Sometimes the court decides that they wish to examine the witness or the expert themselves, in which case such an examination does take place during the public hearing.

Photo: Lady Justice

Position of the victims and the relatives

During the hearing, the court will also consider the consequences that the criminal offence has had for the victims or - as in this case - the relatives. If victims or relatives have prepared a written victim statement, it forms part of the file and such a statement will also be discussed at the hearing. If victims or relatives want to use their right to speak, this is taken into account in the planning. And if victims or next of kin ask for compensation, the so-called 'aggrieved party’s claim for compensation' will be discussed at the hearing and the defendant - if present - will be asked to respond.

Closing speech and pleadings

If the file has been sufficiently presented and all witnesses and experts have been heard, the Public Prosecution Service will give its view on the case and the evidence. The public prosecutor does this by way of his closing speech, in which he presents the means of evidence, draws conclusions about the evidence and announces the punishment or measure demanded by the Public Prosecution Service.

After the Public Prosecution Service, it is the lawyer's turn to give his view on the file and the evidence contained therein. He does so by way of making a plea.

The public prosecutor may then respond to the defence counsel's plea after which the defence counsel can respond once more to the public prosecutor. Finally, it is the defendant’s turn to say something.
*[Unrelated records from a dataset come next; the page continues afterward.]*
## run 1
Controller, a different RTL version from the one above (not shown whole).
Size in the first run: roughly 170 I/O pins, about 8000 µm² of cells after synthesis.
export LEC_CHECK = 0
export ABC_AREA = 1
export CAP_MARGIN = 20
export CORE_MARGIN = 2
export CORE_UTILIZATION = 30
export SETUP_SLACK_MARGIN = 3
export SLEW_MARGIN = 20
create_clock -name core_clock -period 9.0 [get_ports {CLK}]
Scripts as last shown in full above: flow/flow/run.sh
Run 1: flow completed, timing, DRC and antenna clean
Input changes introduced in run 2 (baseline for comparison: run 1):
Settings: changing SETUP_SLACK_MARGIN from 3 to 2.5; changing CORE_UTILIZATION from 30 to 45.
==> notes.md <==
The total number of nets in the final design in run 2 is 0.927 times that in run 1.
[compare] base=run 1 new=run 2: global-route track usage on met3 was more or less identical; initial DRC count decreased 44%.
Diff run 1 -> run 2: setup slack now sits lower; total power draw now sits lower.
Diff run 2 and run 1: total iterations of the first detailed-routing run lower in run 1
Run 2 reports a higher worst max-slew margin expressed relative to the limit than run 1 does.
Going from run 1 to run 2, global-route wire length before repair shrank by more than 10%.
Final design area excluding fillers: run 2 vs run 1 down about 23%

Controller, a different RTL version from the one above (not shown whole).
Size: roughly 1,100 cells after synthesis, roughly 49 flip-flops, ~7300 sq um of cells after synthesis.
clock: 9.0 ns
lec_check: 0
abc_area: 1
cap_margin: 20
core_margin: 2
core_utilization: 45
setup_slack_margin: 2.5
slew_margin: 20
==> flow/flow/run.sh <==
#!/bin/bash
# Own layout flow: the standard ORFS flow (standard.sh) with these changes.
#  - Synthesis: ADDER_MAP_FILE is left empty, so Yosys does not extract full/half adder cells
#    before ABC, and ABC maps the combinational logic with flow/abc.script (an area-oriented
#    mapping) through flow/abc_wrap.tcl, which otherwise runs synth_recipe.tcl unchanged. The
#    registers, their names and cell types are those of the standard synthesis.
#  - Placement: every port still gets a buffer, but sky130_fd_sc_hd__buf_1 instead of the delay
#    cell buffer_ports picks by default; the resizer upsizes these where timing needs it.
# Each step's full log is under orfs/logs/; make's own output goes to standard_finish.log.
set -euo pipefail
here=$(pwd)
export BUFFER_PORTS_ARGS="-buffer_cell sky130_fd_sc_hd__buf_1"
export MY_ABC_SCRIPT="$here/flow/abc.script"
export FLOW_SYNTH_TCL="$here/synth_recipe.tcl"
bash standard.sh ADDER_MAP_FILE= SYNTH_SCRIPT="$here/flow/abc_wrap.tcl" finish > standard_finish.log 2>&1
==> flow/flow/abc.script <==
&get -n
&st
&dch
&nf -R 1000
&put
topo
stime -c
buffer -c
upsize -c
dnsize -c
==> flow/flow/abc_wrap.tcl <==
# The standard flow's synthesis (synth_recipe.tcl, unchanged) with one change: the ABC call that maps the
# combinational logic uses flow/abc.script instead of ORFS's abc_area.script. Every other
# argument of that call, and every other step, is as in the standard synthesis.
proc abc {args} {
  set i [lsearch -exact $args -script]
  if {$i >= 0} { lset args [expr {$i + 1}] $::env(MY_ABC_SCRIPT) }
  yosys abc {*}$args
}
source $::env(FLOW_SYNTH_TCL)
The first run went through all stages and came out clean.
After the defendant’s reaction, the court closes the hearing and determines the date on which the judgement will be rendered. The law stipulates that the court must give judgement within two weeks after the investigation has been closed at the hearing. Sometimes a court needs more time to draw up the judgement. For that reason, in major cases, the investigation is often not closed after the hearing, but an extra session is planned to still close the hearing on that later date. Two weeks after that postponed closure, the judgement will be pronounced.


If the public prosecutor and/or the defendant disagree with the judgement, they can (both) lodge an appeal. In case of an appeal, the Court of Appeal will re-examine the case. This hearing also takes place in public and principally takes place in a similar way as the previous hearing at the first instance court. The judgment of the Court of Appeal is called a ruling.


If the Public Prosecution Service and/or the defendant disagree with the ruling, they can lodge an appeal in cassation with the Supreme Court. The Supreme Court does not give an opinion on the criminal offence, but 'only' assesses whether the Court of Appeal correctly applied law and jurisprudence and whether the decisions in the judgment are sufficiently motivated and understandable.

If the Supreme Court is of the opinion that the judgement does not meet all legal requirements, it may refer the case to another Court of Appeal, which will then have to hear the case again.